Start of Block

[config.mk]
export PLATFORM = sky130hd
export DESIGN_NAME = chunked_mag_comparator
export DESIGN_NICKNAME = d
export VERILOG_FILES = /design/src/rtl/comparator_pkg.sv /design/src/rtl/cmp_chunk.sv /design/src/rtl/chunked_mag_comparator.sv
export SDC_FILE = /design/constraint.sdc
export NUM_CORES = 1
export LEC_CHECK = 0
export ABC_CLOCK_PERIOD_IN_PS = 3400
export CAP_MARGIN = 20
export CORE_UTILIZATION = 55
export DETAILED_ROUTE_END_ITERATION = 8
export GPL_TIMING_DRIVEN = 0
export PLACE_DENSITY = 0.95
export SLEW_MARGIN = 20
export SYNTH_ARGS = -nofsm -noshare
export SYNTH_HDL_FRONTEND = slang
export SYNTH_SLANG_ARGS = --single-unit
[constraint.sdc]
create_clock -name clk -period 3.4 [get_ports clk]
set_input_delay 0.68 -clock clk [delete_from_list [all_inputs] [get_ports clk]]
set_output_delay 0.68 -clock clk [all_outputs]
set_load 0.01 [all_outputs]
[src/rtl/comparator_pkg.sv]
// Shared types and configuration check for the chunked magnitude comparator.
package comparator_pkg;

    typedef enum logic [1:0] {
        IDLE = 2'd0,
        CMP  = 2'd1,
        DONE = 2'd2
    } state_t;

    typedef enum logic [1:0] {
        RES_EQ = 2'd0,
        RES_GT = 2'd1,
        RES_LT = 2'd2
    } result_t;

    // Operand width must split into a whole number of non-empty chunks.
    function automatic bit chunk_cfg_ok(input int width, input int chunk);
        return (chunk >= 1) && (chunk <= width) && ((width % chunk) == 0);
    endfunction

endpackage

[src/rtl/cmp_chunk.sv]
// Unsigned compare of one CHUNK-bit slice; generalisation of the 2-bit comparator.
module cmp_chunk #(
    parameter int CHUNK = 4
) (
    input  logic [CHUNK-1:0] x,
    input  logic [CHUNK-1:0] y,
    output logic             gt,
    output logic             lt
);

    // Per-chunk relation; equality is implied when neither flag is set.
    always_comb begin
        gt = (x > y);
        lt = (x < y);
    end

endmodule

[src/rtl/chunked_mag_comparator.sv]
// Multi-cycle WIDTH-bit magnitude comparator, MSB chunk first, valid/ready on both sides.
// Optional build macro COMPARATOR_EARLY_EXIT_EN stops on the first differing chunk.
module chunked_mag_comparator
    import comparator_pkg::*;
#(
    parameter  int WIDTH  = 16,
    parameter  int CHUNK  = 4,
    localparam int NCHUNK = WIDTH / CHUNK,
    localparam int CW     = $clog2(NCHUNK + 1)
) (
    input  logic             clk,
    input  logic             rst_n,
    input  logic             in_valid,
    output logic             in_ready,
    input  logic [WIDTH-1:0] a,
    input  logic [WIDTH-1:0] b,
    input  logic             signed_mode,
    output logic             out_valid,
    input  logic             out_ready,
    output logic             a_grt,
    output logic             b_grt,
    output logic             a_eq_b,
    output logic [CW-1:0]    cmp_cycles,
    output logic             busy
);

    localparam int IW = (NCHUNK > 1) ? $clog2(NCHUNK) : 1;

    if (!chunk_cfg_ok(WIDTH, CHUNK)) begin : g_bad_cfg
        $fatal(1, "chunked_mag_comparator: WIDTH must be a multiple of CHUNK");
    end

    state_t           state_r;
    result_t          dec_r;
    result_t          dec_next_s;
    logic [WIDTH-1:0] a_r;
    logic [WIDTH-1:0] b_r;
    logic [IW-1:0]    idx_r;
    logic [CW-1:0]    cnt_r;
    logic [CW-1:0]    cnt_next_s;
    logic [WIDTH-1:0] sign_flip_s;
    logic [CHUNK-1:0] chunk_a_s;
    logic [CHUNK-1:0] chunk_b_s;
    logic             gt_s;
    logic             lt_s;
    logic             exit_s;
    logic             in_ready_r;
    logic             out_valid_r;
    logic             a_grt_r;
    logic             b_grt_r;
    logic             a_eq_b_r;
    logic [CW-1:0]    cmp_cycles_r;
    logic             busy_r;

    // Flipping the sign bit maps two's complement onto offset binary, so the
    // chunk datapath only ever needs an unsigned compare.
    always_comb begin
        sign_flip_s            = {WIDTH{1'b0}};
        sign_flip_s[WIDTH-1]   = signed_mode;
    end

    // Select the chunk currently under comparison.
    always_comb begin
        chunk_a_s = CHUNK'(a_r >> (int'(idx_r) * CHUNK));
        chunk_b_s = CHUNK'(b_r >> (int'(idx_r) * CHUNK));
    end

    cmp_chunk #(.CHUNK(CHUNK)) u_cmp_chunk (
        .x  (chunk_a_s),
        .y  (chunk_b_s),
        .gt (gt_s),
        .lt (lt_s)
    );

    // First differing chunk decides; later chunks never override it.
    always_comb begin
        dec_next_s = dec_r;
        if (dec_r == RES_EQ) begin
            if (gt_s) begin
                dec_next_s = RES_GT;
            end else if (lt_s) begin
                dec_next_s = RES_LT;
            end else begin
                dec_next_s = RES_EQ;
            end
        end else begin
            dec_next_s = dec_r;
        end
        cnt_next_s = cnt_r + CW'(1);
`ifdef COMPARATOR_EARLY_EXIT_EN
        exit_s = (idx_r == {IW{1'b0}}) || (dec_next_s != RES_EQ);
`else
        exit_s = (idx_r == {IW{1'b0}});
`endif
    end

    // Control FSM with all handshake and result outputs registered.
    always_ff @(posedge clk or negedge rst_n) begin
        if (!rst_n) begin
            state_r      <= IDLE;
            dec_r        <= RES_EQ;
            a_r          <= {WIDTH{1'b0}};
            b_r          <= {WIDTH{1'b0}};
            idx_r        <= {IW{1'b0}};
            cnt_r        <= {CW{1'b0}};
            in_ready_r   <= 1'b0;
            out_valid_r  <= 1'b0;
            a_grt_r      <= 1'b0;
            b_grt_r      <= 1'b0;
            a_eq_b_r     <= 1'b0;
            cmp_cycles_r <= {CW{1'b0}};
            busy_r       <= 1'b0;
        end else begin
            case (state_r)
                IDLE: begin
                    if (in_valid && in_ready_r) begin
                        a_r          <= a ^ sign_flip_s;
                        b_r          <= b ^ sign_flip_s;
                        idx_r        <= IW'(NCHUNK - 1);
                        dec_r        <= RES_EQ;
                        cnt_r        <= {CW{1'b0}};
                        cmp_cycles_r <= {CW{1'b0}};
                        in_ready_r   <= 1'b0;
                        busy_r       <= 1'b1;
                        state_r      <= CMP;
                    end else begin
                        in_ready_r   <= 1'b1;
                    end
                end
                CMP: begin
                    cnt_r <= cnt_next_s;
                    dec_r <= dec_next_s;
                    if (exit_s) begin
                        out_valid_r  <= 1'b1;
                        a_grt_r      <= (dec_next_s == RES_GT);
                        b_grt_r      <= (dec_next_s == RES_LT);
                        a_eq_b_r     <= (dec_next_s == RES_EQ);
                        cmp_cycles_r <= cnt_next_s;
                        state_r      <= DONE;
                    end else begin
                        idx_r        <= idx_r - IW'(1);
                    end
                end
                DONE: begin
                    if (out_ready) begin
                        out_valid_r <= 1'b0;
                        a_grt_r     <= 1'b0;
                        b_grt_r     <= 1'b0;
                        a_eq_b_r    <= 1'b0;
                        busy_r      <= 1'b0;
                        state_r     <= IDLE;
                    end else begin
                        state_r     <= DONE;
                    end
                end
                default: begin
                    out_valid_r <= 1'b0;
                    a_grt_r     <= 1'b0;
                    b_grt_r     <= 1'b0;
                    a_eq_b_r    <= 1'b0;
                    in_ready_r  <= 1'b0;
                    busy_r      <= 1'b0;
                    state_r     <= IDLE;
                end
            endcase
        end
    end

    assign in_ready   = in_ready_r;
    assign out_valid  = out_valid_r;
    assign a_grt      = a_grt_r;
    assign b_grt      = b_grt_r;
    assign a_eq_b     = a_eq_b_r;
    assign cmp_cycles = cmp_cycles_r;
    assign busy       = busy_r;

endmodule

==> impl_metrics.env, run 1 <==
export IMPL_clock_latency_ns=0.32
export IMPL_n_antenna_cell=0
export IMPL_crit_arrival_ns=2.67
export IMPL_slew_headroom_pct=61.0
export IMPL_comb_power_share_pct=45.7
export IMPL_finalCriticalPeriod_ns=2.45
export IMPL_cts_tree="built"
export IMPL_final_nets=286
export IMPL_yosys_top_cells_area="dfrtp_1 (52%), mux2_2 (15%), mux4_2 (7.5%)"
export IMPL_fin_hold_ws_ns=0.332
export IMPL_hpwl_mm=3.45
export IMPL_register_area_sq_um=1250
export IMPL_clock_path_buffers=2
export IMPL_grt_busiest_layer="met2"
export IMPL_die_h_microns=68.2
export IMPL_io_buffers=45
export IMPL_crit_end="a_eq_b"
export IMPL_grt_use_met2_pct=36.8
export IMPL_crit_fanout=10
export IMPL_dr_pass1_iters=4
export IMPL_min_period_over_period_pct=72.0
export IMPL_num_io_pins=46
export IMPL_cts_made_buffers=5
export IMPL_start_kind="register"
export IMPL_postSynthCellCount=187
export IMPL_synthXorXnorAreaFrac_pct=0.727
export IMPL_setup_viol=0
export IMPL_fillers=284
export IMPL_r2r_cells=7
export IMPL_grt_pass1_vias=1631
export IMPL_gr_usage_met3_pct=4.17
export IMPL_clock_sinks=50
export IMPL_place_ws_ns=0.969
export IMPL_reg2reg_to="a_eq_b"
export IMPL_grt_first_pass_wirelength_mm=7.75
export IMPL_final_cell_mix="dfrtp_1 (50), clkdlybuf4s50_1 (44), mux2_2 (32), inv_1 (12), nand2_1 (12)"
export IMPL_placementRows=23
export IMPL_synth_compound_area_share_pct=10.1
export IMPL_gp_congestion=0.773
export IMPL_rsz0062_at_grt="no"
export IMPL_synthAdderAreaFrac_pct=4.67
export IMPL_gr_total_overflow=0
export IMPL_vias=1682
export IMPL_fmax_mhz=409
export IMPL_clk_pin_slew_ns=0.10
export IMPL_cts_hold_buf=0
export IMPL_grt_util_all_layers_pct=23.7
export IMPL_finalSetupTns_ns=0
export IMPL_multiInputGateArea_sq_um=1080
export IMPL_grt_max_degree=28
export IMPL_first_iter_violations=135
export IMPL_synth_area_per_cell_sq_um=12.9
export IMPL_critical_path_reg2reg_startpoint="idx_r[0]"
export IMPL_yosysSeqAreaShare_pct=51.9
export IMPL_post_cts_buffers=0
export IMPL_intPower_uw=1720
export IMPL_sw_frac_of_total_pct=35.6
export IMPL_netlist_area_sq_um=2410
export IMPL_switchingPower_uw=947
export IMPL_mostFrequentLayoutCell="dfrtp_1"
export IMPL_synth_simple_area_share_pct=6.28
export IMPL_yosysUniqueCellTypes=34
export IMPL_cp_end_kind="register"
export IMPL_crit_required_ns=3.62
export IMPL_yosysTopAreaCell="dfrtp_1"
export IMPL_synth_top_family_by_area="multiplexers"
export IMPL_root_buffer="clkbuf_8"
export IMPL_avgViaCountPerCell=5.78
export IMPL_finalHoldViolCount=0
export IMPL_hold_class="input pin to asynchronous set/reset pin"
export IMPL_power_density_nw_per_um2=872
export IMPL_drive_gt1_share_pct=25.3
export IMPL_start_util_pct=58.6
export IMPL_vdd_drop_max_uv=407
export IMPL_r2r_slack_ns=0.95
export IMPL_place_area_sq_um=2940
export IMPL_finalPower_uw=2660
export IMPL_synth_mux_area_share_pct=22.8
export IMPL_p_clk_share_pct=16.4
export IMPL_synthesis_nets=233
export IMPL_status="complete, no violations"
export IMPL_antenna_found_initial=0
export IMPL_cts_resized=0
export IMPL_dieWidth_microns=68.2
export IMPL_slew_violations=0
export IMPL_yosysWarnings=0
export IMPL_p_leak_uw=0.00133
export IMPL_wl_per_cell_microns=16.3
export IMPL_ys_ff_latch=50
export IMPL_gr_usage_met1_pct=31.5
export IMPL_tightest_slew_ns=0.586
export IMPL_drt_antenna_violating_nets=0
export IMPL_h_tree_depth=2
export IMPL_p_seq_share_pct=37.9
export IMPL_drt_wl_total_mm=4.73
export IMPL_dieArea_sq_um=4650
export IMPL_drc=0
export IMPL_stdcell_area_sq_um=3050
export IMPL_synth_top_area_share_pct=51.9
export IMPL_worstSetupPathType="register to register"
export IMPL_fin_skew_ns=0.0149
export IMPL_cp_startpoint="idx_r[0]"
export IMPL_core_region_area_sq_um=4120
export IMPL_maxCapViolCount=0
export IMPL_area_growth_pct=26.7
export IMPL_layout_setup_ws_ns=0.952
worst min path at each step:
| stage | slack [ns] | from | endpoint | depth (start not counted) |
|---|---|---|---|---|
| after floorplan | 0.38 | rst_n | a_eq_b | 0 |
| after global placement | 0.46 | out_valid | out_valid | 2 |
| after detailed placement | 0.47 | out_valid | out_valid | 2 |
| after CTS | 0.35 | rst_n | cmp_cycles[0] | 1 |
| after global routing | 0.38 | rst_n | cmp_cycles[0] | 1 |
| final | 0.33 | rst_n | cmp_cycles[0] | 1 |
worst max-delay path, cell delays in order, from the launching register on:
cell	delay, ns
dfrtp_1	0.36
buf_2	0.32
mux4_2	0.57
ha_1	0.33
nor2b_1	0.13
o211ai_1	0.24
a31oi_1	0.18
a22o_1	0.22
registers in the layout, summed over array words and instances, names as in the netlist, 2 cells and up:
name / flops
dec_r: 2
a_r: 16
b_r: 16
idx_r: 2
state_r: 2
cmp_cycles: 3
cnt_r: 3
kinds of logic (layout without fill, tap and decap cells):
kind of cell	count (synthesis)	after routing
flops	50	50
mux	41	41
compound gates	35	35
simple gates	30	30
buf+inv	20	74
fa+ha+maj	9	9
xor+xnor	2	2
cell type report:
cell class / count / share of cell area (%)
Clock buffer: 5 / 2.25
Multi-Input combinational cell: 117 / 35.2
Tap cell: 50 / 2.05
Clock inverter: 3 / 1.56
Timing Repair Buffer: 46 / 15.2
Sequential cell: 50 / 41.0
Buffer: 8 / 1.23
Inverter: 12 / 1.47
synthesized netlist by cell type:
cell and n:
mux2_2 32, ha_1 9, xnor2_1 2, a21bo_2 1, o31ai_1 1, o32a_1 1
o21ai_2 1, o22ai_1 1, mux4_2 8, a41oi_1 1, nand2_1 12, nor2b_1 3
o41ai_1 1, dfrtp_1 50, a21o_1 1, nand3_2 2, o211ai_1 1, nor2_1 4
clkbuf_1 2, nand4_1 1, a31oi_1 3, a22oi_1 2, nor4_1 1, a22o_1 5
nand3_1 1, inv_1 12, o21ai_0 8, mux2i_1 1, nand2b_1 4, a21oi_1 6
nor3_1 2, a21boi_2 1, a32o_1 1, buf_2 6
per-layer routing:
metal	part of all wire (%)	routed length, microns	up-vias
li1	-	-	788
met5	0	0	-
met2	49	2340	52
met4	2.6	124	0
met3	3.6	172	10
met1	44	2090	832
power groups by stage:
stage	clock (uW)	combinational, uW	sequential [uW]
2_1_floorplan	0	907	971
3_3_place_gp	0	1140	990
3_5_place_dp	0	1210	1010
4_1_cts	441	1220	1010
5_1_grt	469	1350	1040
6_report	438	1220	1010
stage by stage:
| stage | util (%) | std cells |
|---|---|---|
| after global routing | 74.2 | 291 |
| after global placement | 71.0 | 282 |
| final | 74.2 | 291 |
| after CTS | 74.2 | 291 |
| after detailed placement | 71.4 | 283 |
| after floorplan | - | 187 |
No activity file was read; power rests on OpenSTA's default activity.
==> run 2: changes to the inputs <==
Settings changed: ABC_CLOCK_PERIOD_IN_PS 3400 to 2000, CORE_UTILIZATION 55 to 46, PLACE_DENSITY 0.95 to 0.86.
Clock period 3.4 ns to 2 ns, I/O delays scaled along.
==> impl_metrics.env, run 2 (synthesis results as in run 1) <==
export IMPL_status="complete, but fails checks"
export IMPL_violations="setup timing"
export IMPL_hpwl_mm=3.40
export IMPL_setup_viol=5
export IMPL_dieArea_sq_um=5530
export IMPL_fin_skew_ns=0.00575
export IMPL_finalCriticalPeriod_ns=2.19
export IMPL_worstSetupPathType="register to register"
export IMPL_cts_tree="built"
export IMPL_cp_end_kind="register"
export IMPL_antenna_found_initial=0
export IMPL_avgViaCountPerCell=5.31
export IMPL_crit_arrival_ns=2.39
export IMPL_cpMaxStageDelayCell="dfrtp_1"
export IMPL_fillers=367
export IMPL_hold_class="input pin to asynchronous set/reset pin"
export IMPL_slew_headroom_pct=61.9
export IMPL_root_buffer="clkbuf_8"
export IMPL_finalHoldViolCount=0
export IMPL_worst_path_buf_inv=1
export IMPL_final_cell_mix="dfrtp_1 (50), clkdlybuf4s50_1 (44), mux2_2 (32), nand2_1 (12), inv_1 (11)"
export IMPL_grt_pass1_vias=1655
export IMPL_crit_fanout=10
export IMPL_first_iter_violations=51
export IMPL_drive_gt1_share_pct=28.0
export IMPL_clock_sinks=50
export IMPL_maxCapViolCount=0
export IMPL_max_stage_delay_ns=0.64
export IMPL_gp_congestion=0.752
export IMPL_dieWidth_microns=74.4
export IMPL_h_tree_depth=2
export IMPL_n_antenna_cell=0
export IMPL_grt_util_all_layers_pct=19.5
export IMPL_clk_pin_slew_ns=0.09
export IMPL_drt_antenna_violating_nets=0
export IMPL_cp_top_family="flip-flops"
export IMPL_vdd_drop_max_uv=654
export IMPL_final_nets=288
export IMPL_min_period_over_period_pct=109
export IMPL_top_regs="a_r (16), b_r (16)"
export IMPL_slew_violations=0
export IMPL_placementRows=25
export IMPL_clock_path_buffers=2
export IMPL_mostFrequentLayoutCell="dfrtp_1"
export IMPL_drc=0
export IMPL_fmax_mhz=458
export IMPL_p_leak_uw=0.00135
export IMPL_grt_max_degree=28
export IMPL_io_buffers=45
export IMPL_start_kind="register"
export IMPL_gr_total_overflow=0
export IMPL_drt_wl_total_mm=4.64
export IMPL_post_route_util_pct=64.2
export IMPL_grt_first_pass_wirelength_mm=7.84
export IMPL_r2r_slack_ns=-0.19
export IMPL_die_h_microns=74.4
export IMPL_vias=1646
export IMPL_place_ws_ns=-0.363
export IMPL_core_region_area_sq_um=4880
export IMPL_start_util_pct=49.4
export IMPL_power_density_nw_per_um2=1500
export IMPL_area_growth_pct=29.9
export IMPL_cts_made_buffers=5
export IMPL_layout_setup_ws_ns=-0.185
export IMPL_finalSetupTns_ns=-0.742
export IMPL_tightest_slew_ns=0.571
export IMPL_crit_required_ns=2.21
export IMPL_dr_pass1_iters=4
export IMPL_num_io_pins=46
export IMPL_finalPower_uw=4700
export IMPL_worstPathCellList="mux4_2 > inv_2 > ha_4 > nor2b_1 > o211ai_1 > a31oi_1 > a22o_1"
export IMPL_rsz0062_at_grt="yes"
export IMPL_clock_latency_ns=0.31
export IMPL_fin_hold_ws_ns=0.0778
export IMPL_wl_per_cell_microns=15.0
-- run 2: metal layers --
metal / up-vias / wire length, microns / track usage (%)
li1: 787 / - / -
met2: 37 / 2350 / 30.8
met5: - / 0 / 0
met4: 0 / 81 / 7.55
met1: 816 / 2010 / 25.9
met3: 6 / 190 / 5.15
-- run 2: final timing paths --
| check | from | end | cells past startpoint |
|---|---|---|---|
| min in group clk | b_r[15] | b_r[15] | 2 |
| worst min-delay path | rst_n | idx_r[0] | 1 |
| worst max-delay path | idx_r[1] | a_eq_b | 7 |
| worst min register to register | b_r[15] | b_r[15] | 2 |
| max in group asynchronous | rst_n | b_r[7] | 2 |
| worst max register to register | idx_r[1] | a_eq_b | 7 |
-- run 2: power by group --
| group | total [uW] | internal (uW) | switching [uW] | leakage (uW) |
|---|---|---|---|---|
| registers | 1740 | 1450 | 288 | 0.000613 |
| logic | 2360 | 1280 | 1080 | 0.000686 |
| clock network | 604 | 279 | 325 | 0.0000482 |
-- run 2: cell type report --
class                      instances  area [sq um]  area share (%)
timing repair buffer              49           488            15.6
clock buffer                       7          86.3            2.76
sequential                        50          1250            40.0
tap                               67          83.8            2.68
buffer                             7          43.8            1.40
clock inverter                     1          5.00           0.160
inverter                          12          45.0            1.44
multi-input combinational        117          1130            36.0
-- run 2: through the flow --
stage               instance area [sq um]  std cells
detailed placement                   2980        300
CTS                                  3120        310
global route                         3130        310
finish                               3130        310
global placement                     2960        299
floorplan                            2430        187
-- run 2: timing repair --
item	4_1_cts	5_1_grt
hold buffers	0	0
pin swaps	4	1
setup buffers	3	0
cloned	0	0
endpoints found under the setup margin	5	5
gates resized for setup	4	1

End of Block

**PROBLEM REQUIREMENTS**
Taking the lines above, repeat exactly those from the line that contains "export IMPL_power_density_nw_per_um2=872" through the line that contains "0.47 | out_valid | out_valid | 2 |", and both of those lines as well. Include nothing else.

**SOLUTION BELOW**
export IMPL_power_density_nw_per_um2=872
export IMPL_drive_gt1_share_pct=25.3
export IMPL_start_util_pct=58.6
export IMPL_vdd_drop_max_uv=407
export IMPL_r2r_slack_ns=0.95
export IMPL_place_area_sq_um=2940
export IMPL_finalPower_uw=2660
export IMPL_synth_mux_area_share_pct=22.8
export IMPL_p_clk_share_pct=16.4
export IMPL_synthesis_nets=233
export IMPL_status="complete, no violations"
export IMPL_antenna_found_initial=0
export IMPL_cts_resized=0
export IMPL_dieWidth_microns=68.2
export IMPL_slew_violations=0
export IMPL_yosysWarnings=0
export IMPL_p_leak_uw=0.00133
export IMPL_wl_per_cell_microns=16.3
export IMPL_ys_ff_latch=50
export IMPL_gr_usage_met1_pct=31.5
export IMPL_tightest_slew_ns=0.586
export IMPL_drt_antenna_violating_nets=0
export IMPL_h_tree_depth=2
export IMPL_p_seq_share_pct=37.9
export IMPL_drt_wl_total_mm=4.73
export IMPL_dieArea_sq_um=4650
export IMPL_drc=0
export IMPL_stdcell_area_sq_um=3050
export IMPL_synth_top_area_share_pct=51.9
export IMPL_worstSetupPathType="register to register"
export IMPL_fin_skew_ns=0.0149
export IMPL_cp_startpoint="idx_r[0]"
export IMPL_core_region_area_sq_um=4120
export IMPL_maxCapViolCount=0
export IMPL_area_growth_pct=26.7
export IMPL_layout_setup_ws_ns=0.952
worst min path at each step:
| stage | slack [ns] | from | endpoint | depth (start not counted) |
|---|---|---|---|---|
| after floorplan | 0.38 | rst_n | a_eq_b | 0 |
| after global placement | 0.46 | out_valid | out_valid | 2 |
| after detailed placement | 0.47 | out_valid | out_valid | 2 |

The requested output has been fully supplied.